- Promotional poster
- 屋頂上的綠寶石
- Genre: RomanceDrama
- Written by: Du Zheng Zhe 杜政哲
- Directed by: Wang Zi Ming 王子鳴
- Starring: Wallace Huo (霍建華) Betty Sun Li (孫儷) George Hu (胡宇崴) Yvonne Yau (姚采穎)
- Opening theme: Actually, I Really Love You 其實很愛你 by Angela Chang 張韶涵
- Ending theme: One Memory 一個人彈琴 by Claire 郭靜
- Country of origin: Republic of China (Taiwan)
- Original language: Mandarin
- No. of series: 1
- No. of episodes: 30

Production
- Producer: Cui Bao Zhu 崔宝珠
- Production locations: Sanya City, Hainan Island, China Shanghai, China London, England Scotland
- Running time: 45 minutes
- Production companies: Beijing Cultural Development Co., Ltd. Dong Wang 北京东王文化发展有限公司 Shanghai Film Group Corporation 上海电影集团公司 Beijing Cultural Development Co., Ltd. China Audiovisual Online 北京华夏视听在线文化发展有限公司

Original release
- Network: Gala Television (GTV)
- Release: 30 September – 1 December 2006

Related
- Tokyo Juliet 東方茱麗葉; Hanazakarino Kimitachihe 花樣少年少女;

= Emerald on the Roof =

2006 Chinese and Taiwanese TV series

Emerald On The Roof (屋頂上的綠寶石 (屋顶上的绿宝石, Wū dǐng shàng de Lǜ bǎo shí)) is a 2006 Chinese and Taiwanese romance television drama series starring Wallace Huo, Sun Li, Yvonne Yao, and introducing George Hu. Filming began on September 20, 2005 in Sanya City, Hainan Island, China. Other filming locations includes Shanghai China, London England and Scotland. It began airing on Taiwan channel GTV from September 30, 2006 to December 1, 2006 with 30 episodes total.
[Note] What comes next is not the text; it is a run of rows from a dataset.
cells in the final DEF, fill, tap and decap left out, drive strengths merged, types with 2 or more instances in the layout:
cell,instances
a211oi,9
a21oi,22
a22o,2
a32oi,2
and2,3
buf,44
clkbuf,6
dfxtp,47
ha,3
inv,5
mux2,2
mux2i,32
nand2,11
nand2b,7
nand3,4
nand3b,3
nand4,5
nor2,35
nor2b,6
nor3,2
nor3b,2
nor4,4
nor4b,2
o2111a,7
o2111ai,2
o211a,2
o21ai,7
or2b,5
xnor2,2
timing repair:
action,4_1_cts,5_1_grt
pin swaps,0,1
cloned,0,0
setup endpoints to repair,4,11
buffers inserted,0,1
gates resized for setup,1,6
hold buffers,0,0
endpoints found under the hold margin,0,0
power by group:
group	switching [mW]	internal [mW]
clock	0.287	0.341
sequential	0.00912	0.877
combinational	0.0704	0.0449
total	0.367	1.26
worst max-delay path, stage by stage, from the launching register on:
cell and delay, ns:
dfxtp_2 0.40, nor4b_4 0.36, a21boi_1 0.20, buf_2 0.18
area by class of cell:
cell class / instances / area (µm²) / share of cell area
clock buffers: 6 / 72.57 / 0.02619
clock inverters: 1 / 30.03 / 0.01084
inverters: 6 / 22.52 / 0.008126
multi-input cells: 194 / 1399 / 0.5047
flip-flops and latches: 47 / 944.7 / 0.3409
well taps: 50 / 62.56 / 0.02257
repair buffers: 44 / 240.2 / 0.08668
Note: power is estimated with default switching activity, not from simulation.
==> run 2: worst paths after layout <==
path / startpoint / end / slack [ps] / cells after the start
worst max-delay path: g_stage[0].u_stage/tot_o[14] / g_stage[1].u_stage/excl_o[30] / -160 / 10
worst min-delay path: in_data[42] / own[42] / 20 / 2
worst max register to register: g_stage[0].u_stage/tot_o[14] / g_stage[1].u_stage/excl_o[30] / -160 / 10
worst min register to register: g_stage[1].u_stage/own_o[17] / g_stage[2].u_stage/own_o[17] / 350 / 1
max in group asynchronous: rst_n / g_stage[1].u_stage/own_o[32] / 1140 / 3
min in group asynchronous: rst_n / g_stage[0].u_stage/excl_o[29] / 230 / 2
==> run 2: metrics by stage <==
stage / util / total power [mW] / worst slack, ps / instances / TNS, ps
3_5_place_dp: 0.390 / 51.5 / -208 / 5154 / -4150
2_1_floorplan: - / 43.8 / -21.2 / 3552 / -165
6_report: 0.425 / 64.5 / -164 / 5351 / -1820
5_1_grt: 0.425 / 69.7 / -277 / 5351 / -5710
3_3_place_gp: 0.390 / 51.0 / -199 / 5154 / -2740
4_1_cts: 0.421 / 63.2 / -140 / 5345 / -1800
### src/rtl/irq_level_ctrl.sv
`timescale 1ns/1ps
module irq_level_ctrl
    import irqc_pkg::*;
(
    input  logic              clk,
    input  logic              rst,
    input  logic [NLINES-1:0] irq_pins,
    input  logic              wr_en,
    input  logic [1:0]        wr_sel,
    input  logic [CFG_W-1:0]  wr_data,
    output logic [LVL_W-1:0]  level_out
);
    logic [1:0]        mode_q;
    logic [CFG_W-1:0]  cfg_q;
    logic [NLINES-1:0] sync_cur;
    logic [NLINES-1:0] sync_prev;
    qual_t             qual;
    logic [NLINES-1:0] sense_q;
    logic [LVL_W-1:0]  filt_lvl;
    logic              clr_vld;
    logic [NLINES-1:0] clr_mask;
    logic              ctl_en;
    wsel_e             sel;

    assign sel      = wsel_e'(wr_sel);
    assign clr_vld  = wr_en && (sel == SEL_CLEAR);
    assign clr_mask = wr_data[NLINES-1:0];
    assign ctl_en   = |mode_q;

    always_ff @(posedge clk) begin
        if (rst) begin
            mode_q <= '0;
            cfg_q  <= '0;
        end else if (wr_en) begin
            case (sel)
                SEL_MODE: mode_q <= wr_data[1:0];
                SEL_TRIG: cfg_q  <= wr_data;
                default:  ;
            endcase
        end
    end

    irqc_sync #(.W(NLINES), .STAGES(SYNC_STG)) u_sync (
        .clk  (clk),
        .rst  (rst),
        .din  (irq_pins),
        .cur  (sync_cur),
        .prev (sync_prev)
    );

    irqc_qualify u_qual (
        .cur  (sync_cur),
        .prev (sync_prev),
        .cfg  (cfg_q),
        .q    (qual)
    );

    irqc_sense u_sense (
        .clk      (clk),
        .rst      (rst),
        .q        (qual),
        .clr_vld  (clr_vld),
        .clr_mask (clr_mask),
        .sense    (sense_q)
    );

    irqc_lvl_filter u_filt (
        .clk  (clk),
        .rst  (rst),
        .cur  (sync_cur[NLINES-1 -: LVL_W]),
        .prev (sync_prev[NLINES-1 -: LVL_W]),
        .lvl  (filt_lvl)
    );

    assign level_out = ctl_en ? pick_level(sense_q) : filt_lvl;
endmodule

### config.mk
export PLATFORM = sky130hd
export DESIGN_NAME = irq_level_ctrl
export DESIGN_NICKNAME = d
export VERILOG_FILES = /design/src/rtl/irqc_pkg.sv /design/src/rtl/irqc_sync.sv /design/src/rtl/irqc_qualify.sv /design/src/rtl/irqc_sense.sv /design/src/rtl/irqc_lvl_filter.sv /design/src/rtl/irq_level_ctrl.sv
export SDC_FILE = /design/constraint.sdc
export NUM_CORES = 1
export LEC_CHECK = 0
export BUFFER_PORTS_ARGS = -buffer_cell sky130_fd_sc_hd__buf_2
export CAP_MARGIN = 40
export CORE_MARGIN = 2
export CORE_UTILIZATION = 55
export DETAILED_ROUTE_END_ITERATION = 8
export PLACE_DENSITY = 0.83
export SYNTH_ARGS = -nofsm -noshare
export SYNTH_HDL_FRONTEND = slang
export SYNTH_SLANG_ARGS = --single-unit
### constraint.sdc
create_clock -name clk -period 1.91 [get_ports clk]
set_clock_uncertainty 0.15 [all_clocks]
set_input_delay 0.2865 -clock clk [delete_from_list [all_inputs] [get_ports clk]]
set_output_delay 0.2865 -clock clk [all_outputs]
set_load 0.01 [all_outputs]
This drama marks American born Taiwanese actor George Hu's acting debut and first ever drama series. He has since rose to fame playing the lead role Lan Shi-de in 2012 Taiwanese drama "Love, Now" and as An De Wang in 2013 Mainland China costume drama "Lan Ling Wang". His voice was dubbed for "Emerald On The Roof" as his Chinese pronunciations was not fluent back then.
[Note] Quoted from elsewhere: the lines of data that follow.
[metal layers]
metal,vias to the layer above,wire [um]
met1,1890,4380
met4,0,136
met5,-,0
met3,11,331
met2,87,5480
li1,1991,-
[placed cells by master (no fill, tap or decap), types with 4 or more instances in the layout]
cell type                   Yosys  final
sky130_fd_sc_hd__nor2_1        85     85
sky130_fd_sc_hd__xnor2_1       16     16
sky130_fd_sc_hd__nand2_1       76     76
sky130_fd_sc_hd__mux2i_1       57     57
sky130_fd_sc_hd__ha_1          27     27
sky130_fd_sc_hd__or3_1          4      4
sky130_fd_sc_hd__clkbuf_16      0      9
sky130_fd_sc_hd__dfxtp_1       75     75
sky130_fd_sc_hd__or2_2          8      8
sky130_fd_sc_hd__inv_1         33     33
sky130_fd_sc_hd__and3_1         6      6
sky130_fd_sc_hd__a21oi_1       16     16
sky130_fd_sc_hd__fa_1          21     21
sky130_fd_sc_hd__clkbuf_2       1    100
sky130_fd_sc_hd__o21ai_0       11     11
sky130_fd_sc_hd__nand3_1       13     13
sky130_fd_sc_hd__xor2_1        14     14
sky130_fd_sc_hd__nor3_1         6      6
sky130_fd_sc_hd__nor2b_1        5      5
--- src/rtl/bpred_pkg.sv ---
package bpred_pkg;

  typedef enum logic [1:0] {
    CNT_SNT = 2'b00,
    CNT_WNT = 2'b01,
    CNT_WT  = 2'b10,
    CNT_ST  = 2'b11
  } ctrState_t;

  // Strobes from control to datapath
  typedef struct packed {
    logic updateEn;
    logic mispredict;
    logic redirTaken;
  } bpStrobe_t;

  function automatic ctrState_t stepCounter(ctrState_t cur, logic taken);
    ctrState_t nxt;
    nxt = cur;
    if (taken) begin
      if (cur != CNT_ST) nxt = ctrState_t'(cur + 2'd1);
    end else begin
      if (cur != CNT_SNT) nxt = ctrState_t'(cur - 2'd1);
    end
    return nxt;
  endfunction

endpackage

--- src/rtl/bpred_control.sv ---
module bpred_control
  import bpred_pkg::*;
(
  input  logic      resValid,
  input  logic      resTaken,
  input  logic      resPredTaken,
  output bpStrobe_t strobes,
  output logic      flushIfId,
  output logic      flushIdEx,
  output logic      redirectValid
);

  logic wrongGuess;

  always_comb begin
    wrongGuess         = resValid && (resPredTaken != resTaken);
    strobes.updateEn   = resValid;
    strobes.mispredict = wrongGuess;
    strobes.redirTaken = resTaken;
    // Two younger stages hold wrong-path instructions
    flushIfId          = wrongGuess;
    flushIdEx          = wrongGuess;
    redirectValid      = wrongGuess;
  end

endmodule

--- src/rtl/bpred_datapath.sv ---
module bpred_datapath
  import bpred_pkg::*;
#(
  parameter int PC_W    = 32,
  parameter int ENTRIES = 64
) (
  input  logic            clk,
  input  logic            rstN,
  input  bpStrobe_t       strobes,
  input  logic [PC_W-1:0] fetchPc,
  input  logic [PC_W-1:0] fetchTarget,
  input  logic [PC_W-1:0] resPc,
  input  logic            resTaken,
  input  logic [PC_W-1:0] resTarget,
  output logic            predTaken,
  output logic [PC_W-1:0] predPc,
  output logic [PC_W-1:0] redirectPc
);

  localparam int IDX_W = $clog2(ENTRIES);
  localparam int IDX_LO = 2;
  localparam int IDX_HI = IDX_LO + IDX_W - 1;
  localparam logic [PC_W-1:0] INSTR_BYTES = PC_W'(4);

  ctrState_t ctrArr [ENTRIES];

  logic [IDX_W-1:0] fetchIdx;
  logic [IDX_W-1:0] updIdx;

  assign fetchIdx = fetchPc[IDX_HI:IDX_LO];
  assign updIdx   = resPc[IDX_HI:IDX_LO];

  for (genvar i = 0; i < ENTRIES; i++) begin : gEntry
    always_ff @(posedge clk or negedge rstN) begin
      if (!rstN) begin
        ctrArr[i] <= CNT_WNT;
      end else if (strobes.updateEn && (updIdx == IDX_W'(i))) begin
        ctrArr[i] <= stepCounter(ctrArr[i], resTaken);
      end
    end
  end

  ctrState_t fetchCtr;

  always_comb begin
    fetchCtr  = ctrArr[fetchIdx];
    predTaken = fetchCtr[1];
    predPc    = predTaken ? fetchTarget : (fetchPc + INSTR_BYTES);
    if (strobes.mispredict && strobes.redirTaken) begin
      redirectPc = resTarget;
    end else begin
      redirectPc = resPc + INSTR_BYTES;
    end
  end

endmodule

--- src/rtl/bpred_top.sv ---
module bpred_top
  import bpred_pkg::*;
#(
  parameter int PC_W    = 32,
  parameter int ENTRIES = 64
) (
  input  logic            clk,
  input  logic            rstN,
  input  logic [PC_W-1:0] fetchPc,
  input  logic [PC_W-1:0] fetchTarget,
  output logic            predTaken,
  output logic [PC_W-1:0] predPc,
  input  logic            resValid,
  input  logic [PC_W-1:0] resPc,
  input  logic            resTaken,
  input  logic [PC_W-1:0] resTarget,
  input  logic            resPredTaken,
  output logic            flushIfId,
  output logic            flushIdEx,
  output logic            redirectValid,
  output logic [PC_W-1:0] redirectPc
);

  bpStrobe_t strobes;

  bpred_control u_ctrl (
    .resValid     (resValid),
    .resTaken     (resTaken),
    .resPredTaken (resPredTaken),
    .strobes      (strobes),
    .flushIfId    (flushIfId),
    .flushIdEx    (flushIdEx),
    .redirectValid(redirectValid)
  );

  bpred_datapath #(.PC_W(PC_W), .ENTRIES(ENTRIES)) u_dp (
    .clk        (clk),
    .rstN       (rstN),
    .strobes    (strobes),
    .fetchPc    (fetchPc),
    .fetchTarget(fetchTarget),
    .resPc      (resPc),
    .resTaken   (resTaken),
    .resTarget  (resTarget),
    .predTaken  (predTaken),
    .predPc     (predPc),
    .redirectPc (redirectPc)
  );

endmodule

--- config.mk ---
export PLATFORM = sky130hd
export DESIGN_NAME = bpred_top
export DESIGN_NICKNAME = d
export VERILOG_FILES = /design/src/rtl/bpred_pkg.sv /design/src/rtl/bpred_control.sv /design/src/rtl/bpred_datapath.sv /design/src/rtl/bpred_top.sv
export SDC_FILE = /design/constraint.sdc
export NUM_CORES = 1
export LEC_CHECK = 0
export ABC_AREA = 1
export BUFFER_PORTS_ARGS = -buffer_cell sky130_fd_sc_hd__buf_2
export CORE_MARGIN = 1
export CORE_UTILIZATION = 50
export CTS_BUF_LIST = sky130_fd_sc_hd__clkbuf_4
export DETAILED_ROUTE_END_ITERATION = 16
export HOLD_SLACK_MARGIN = 0.06
export PLACE_DENSITY = 0.73
export SYNTH_ARGS = -nofsm -noshare
export SYNTH_HDL_FRONTEND = slang
export SYNTH_SLANG_ARGS = --single-unit
--- constraint.sdc ---
create_clock -name clk -period 2.2 [get_ports clk]
set_input_delay 0.22 -clock clk [delete_from_list [all_inputs] [get_ports clk]]
set_output_delay 0.22 -clock clk [all_outputs]
set_load 0.1 [all_outputs]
On January 27. 2014 Japanese channel Asia Dramatic TV (ADTV) will be re-airing the entirety of "Emerald On The Roof" due to the current popularity of George Hu.

==Synopsis==
In this modern day retelling of Shakespeare's ROMEO AND JULIET, Zhou Nian Zhong (Wallace Huo) and Mo Jia Qi (Betty Sun) fall in love with each other against their respective families' wishes. After countless struggles, Mo Jia Qi is forced to leave with another man as Zhou Nian Zhong gives in to his step father's demand to an arranged marriage. Before she leaves, however, Mo Jia Qi gave Zhou Nian Zhong a green ruby necklace as a testament of their feelings for each other. Eventually, the necklace will reunite the feuding families once again, as Mo Jia Qi and Zhou Nian Zhong vow to be together, even in death. EMERALD ON THE ROOF is an emotional tale about true love against all odds.

==Plot summary==
"During which part of our life did we miss the chance of our love?"
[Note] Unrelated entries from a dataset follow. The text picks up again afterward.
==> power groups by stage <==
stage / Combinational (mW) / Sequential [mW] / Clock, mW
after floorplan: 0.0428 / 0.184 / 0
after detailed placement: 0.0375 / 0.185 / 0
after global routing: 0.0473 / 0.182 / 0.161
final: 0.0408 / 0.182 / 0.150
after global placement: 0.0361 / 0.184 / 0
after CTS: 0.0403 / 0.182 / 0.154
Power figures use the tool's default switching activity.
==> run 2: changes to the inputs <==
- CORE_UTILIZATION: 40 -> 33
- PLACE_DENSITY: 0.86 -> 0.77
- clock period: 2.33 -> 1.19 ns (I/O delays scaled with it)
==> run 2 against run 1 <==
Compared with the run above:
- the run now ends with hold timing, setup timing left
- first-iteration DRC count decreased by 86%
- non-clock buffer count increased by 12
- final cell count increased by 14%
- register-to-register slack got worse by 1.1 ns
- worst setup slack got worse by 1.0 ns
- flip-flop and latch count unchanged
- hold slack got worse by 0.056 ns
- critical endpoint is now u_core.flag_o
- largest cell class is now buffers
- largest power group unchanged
### config.mk
export PLATFORM = sky130hd
export DESIGN_NAME = adc_out_fmt
export DESIGN_NICKNAME = d
export VERILOG_FILES = /design/src/rtl/adc_out_fmt.sv
export SDC_FILE = /design/constraint.sdc
export NUM_CORES = 1
export LEC_CHECK = 0
export BUFFER_PORTS_ARGS = -buffer_cell sky130_fd_sc_hd__buf_2
export CORE_MARGIN = 2
export CORE_UTILIZATION = 49
export DETAILED_ROUTE_END_ITERATION = 10
export PLACE_DENSITY_LB_ADDON = 0.05
export SLEW_MARGIN = 10
export SYNTH_ARGS = -nofsm -noshare
export SYNTH_HDL_FRONTEND = slang
export SYNTH_SLANG_ARGS = --single-unit
### constraint.sdc
create_clock -name clk -period 4.1 [get_ports clk]
set_clock_uncertainty 0.2 [all_clocks]
set_input_delay 0.41 -clock clk [delete_from_list [all_inputs] [get_ports clk]]
set_output_delay 0.41 -clock clk [all_outputs]
set_load 0.05 [all_outputs]
===== src/rtl/mrst_qualifier.sv =====
module mrst_qualifier #(
  parameter int QUAL_TICKS  = 2,
  parameter int DB_TICKS    = 2,
  parameter int PULSE_TICKS = 32
) (
  input  logic clk,
  input  logic rst_n,
  input  logic osc_tick,
  input  logic mr_raw,
  input  logic startup_phase,
  output logic clr_cnt,
  output logic startup_abort,
  output logic wake_force_low,
  output logic rst_out_n
);
  localparam int QW   = $clog2(QUAL_TICKS + 1);
  localparam int TMAX = (DB_TICKS > PULSE_TICKS) ? DB_TICKS : PULSE_TICKS;
  localparam int TW   = $clog2(TMAX + 1);

  typedef enum logic [1:0] {IDLE, HELD, DBNC, PULSE} st_t;

  st_t st, st_nxt;
  logic s1, s2;
  logic [QW-1:0] hi_cnt, hi_nxt;
  logic [TW-1:0] t_cnt, t_nxt;
  logic abort_q;

  always_ff @(posedge clk or negedge rst_n)
    if (!rst_n) begin
      s1 <= 1'b0;
      s2 <= 1'b0;
    end else begin
      s1 <= mr_raw;
      s2 <= s1;
    end

  always_comb begin
    st_nxt = st;
    hi_nxt = hi_cnt;
    t_nxt  = t_cnt;
    if (osc_tick) begin
      case (st)
        IDLE:
          if (!s2) hi_nxt = '0;
          else if (hi_cnt == QW'(QUAL_TICKS - 1)) begin
            st_nxt = HELD;
            hi_nxt = '0;
          end else hi_nxt = hi_cnt + 1'b1;
        HELD:
          if (!s2) begin
            if (DB_TICKS == 1) begin
              st_nxt = PULSE;
              t_nxt  = '0;
            end else begin
              st_nxt = DBNC;
              t_nxt  = TW'(1);
            end
          end
        DBNC:
          if (s2) t_nxt = '0;
          else if (t_cnt == TW'(DB_TICKS - 1)) begin
            st_nxt = PULSE;
            t_nxt  = '0;
          end else t_nxt = t_cnt + 1'b1;
        default:
          if (t_cnt == TW'(PULSE_TICKS - 1)) begin
            st_nxt = IDLE;
            t_nxt  = '0;
          end else t_nxt = t_cnt + 1'b1;
      endcase
    end
  end

  always_ff @(posedge clk or negedge rst_n)
    if (!rst_n) begin
      st      <= IDLE;
      hi_cnt  <= '0;
      t_cnt   <= '0;
      abort_q <= 1'b0;
    end else begin
      st      <= st_nxt;
      hi_cnt  <= hi_nxt;
      t_cnt   <= t_nxt;
      abort_q <= (st_nxt == HELD) && (abort_q || startup_phase);
    end

  assign rst_out_n      = (st == IDLE);
  assign clr_cnt        = (st != IDLE);
  assign wake_force_low = (st != IDLE);
  assign startup_abort  = abort_q;
endmodule



===== config.mk =====
export PLATFORM = sky130hd
export DESIGN_NAME = mrst_qualifier
export DESIGN_NICKNAME = d
export VERILOG_FILES = /design/src/rtl/mrst_qualifier.sv
export SDC_FILE = /design/constraint.sdc
export NUM_CORES = 1
export LEC_CHECK = 0
export CAP_MARGIN = 20
export CORE_MARGIN = 2
export CORE_UTILIZATION = 51
export DETAILED_ROUTE_END_ITERATION = 6
export PLACE_DENSITY = 0.82
export SLEW_MARGIN = 25
export SYNTH_ARGS = -nofsm -noshare
export SYNTH_HDL_FRONTEND = slang
export SYNTH_SLANG_ARGS = --single-unit

===== constraint.sdc =====
create_clock -name clk -period 2.03 [get_ports clk]
set_input_delay 0.406 -clock clk [delete_from_list [all_inputs] [get_ports clk]]
set_output_delay 0.406 -clock clk [all_outputs]
set_load 0.01 [all_outputs]

==> results of run 1 <==
## metrics by stage
stage	total power, mW	worst slack [ns]
3_5_place_dp	1.036	0.03876
6_report	1.240	0.05293
2_1_floorplan	0.8268	0.3341
5_1_grt	1.327	0.001898
3_3_place_gp	1.017	0.1326
4_1_cts	1.220	0.004491
## layer usage
metal / up-vias / global-route usage / share of wire
li1: 341 / - / -
met1: 326 / 0.2947 / 0.51
met2: 19 / 0.2588 / 0.44
met3: 2 / 0.02449 / 0.041
met4: 0 / 0.09091 / 0.0060
met5: - / 0 / 0
## sequential cells by signal, summed over array words and instances, names as in the netlist
signal,flops
s2,1
s1,1
startup_abort,1
hi_cnt,2
t_cnt,6
st,2
## layout make-up
class,instances,area (µm²),area share
inverters,6,22.52,0.02284
repair buffers,11,102.6,0.1041
well taps,16,20.02,0.02030
multi-input cells,64,489.2,0.4962
flip-flops and latches,13,325.3,0.3299
clock buffers,4,26.28,0.02665
## kinds of logic after synthesis
group / Yosys count
simple gates: 33
compound gates: 24
buf+inv: 7
flops: 13
mux: 1
fa+ha+maj: 6
## worst max path at each step
| stage | slack (ns) | depth (start not counted) | endpoint |
|---|---|---|---|
| 2_1_floorplan | 0.33 | 6 | t_cnt[0]$_DFFE_PN0P_ |
| 3_3_place_gp | 0.13 | 5 | startup_abort$_DFF_PN0_ |
| 3_5_place_dp | 0.04 | 5 | startup_abort$_DFF_PN0_ |
| 4_1_cts | 0.004 | 3 | rst_out_n |
| 5_1_grt | 0.002 | 6 | t_cnt[0]$_DFFE_PN0P_ |
| 6_report | 0.05 | 3 | rst_out_n |
## layout by cell type, fill, tap and decap left out, types with 2 or more instances in the layout
| cell type | instances |
|---|---|
| dfrtp_1 | 13 |
| clkdlybuf4s50_1 | 8 |
| inv_1 | 6 |
| nand2_1 | 6 |
| a21oi_1 | 5 |
| ha_1 | 5 |
| nor2b_1 | 4 |
| and2_1 | 3 |
| nor2_1 | 3 |
| and3_1 | 3 |
| clkbuf_4 | 3 |
| buf_4 | 3 |
| nand4bb_1 | 2 |
| o211ai_1 | 2 |
| o21ai_0 | 2 |
| a21o_1 | 2 |
| nand2b_1 | 2 |
| o21ai_1 | 2 |
| nand4_1 | 2 |
| o21a_1 | 2 |
| a2111oi_0 | 2 |
| a211o_1 | 2 |
## worst register-to-register path, cell delays in order (launching register included)
cell and delay, ns:
dfrtp_1 0.40, buf_4 0.15, ha_1 0.25, a21oi_1 0.28, nand2_1 0.16, buf_4 0.18
nor4b_1 0.28, a21o_1 0.12
## power by group through the flow
| stage | clock network [mW] | logic (mW) | registers, mW |
|---|---|---|---|
| 6_report | 0.160 | 0.697 | 0.384 |
| 5_1_grt | 0.172 | 0.762 | 0.393 |
| 4_1_cts | 0.167 | 0.671 | 0.382 |
| 3_5_place_dp | 0 | 0.646 | 0.389 |
| 3_3_place_gp | 0 | 0.632 | 0.386 |
| 2_1_floorplan | 0 | 0.442 | 0.385 |
## timing repair
| action | CTS | global route |
|---|---|---|
| gates resized for setup | 1 | 1 |
| endpoints found under the setup margin | 3 | 3 |
| buffers inserted | 1 | 0 |
| endpoints found under the hold margin | 0 | 0 |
Nian Zhong meets Jia Qi, during his teens by accident and falls in love with her. Jia Qi, having the same feelings, plays a trick by putting one of her emerald necklaces into Nian Zhong's pocket. She believes that as long as she has the other pair of it and the other one kept with him, they will be forever in love as told by her father before he died. The only reason why Nian Zhong could not admit his feelings for her is because his best friend, Nie Kai liked her first. Soon after, his mother dies and he is forced to leave Hainan Island for Shanghai. Jia Qi is left heartbroken, assuming Nian Zhong never loved her.

Years have passed and fate, yet again brings them together. Nian Zhong and Jia Qi meet in the midst of the crowded streets of London. Both with bottled up feelings for each other, unable to confess to each other, one is hurt and the other is regret. Nian Zhong tries to reconcile with her, and soon confesses his love for her. Jia Qi unhesitatingly accepts his love, but their love does not last long. On the last day of their love Nian Zhong waited for Jia Qi all night, until the next day, and the following day but she never appeared again. Nian Zhong finds out that Jia Qi had died in a car accident afterwards.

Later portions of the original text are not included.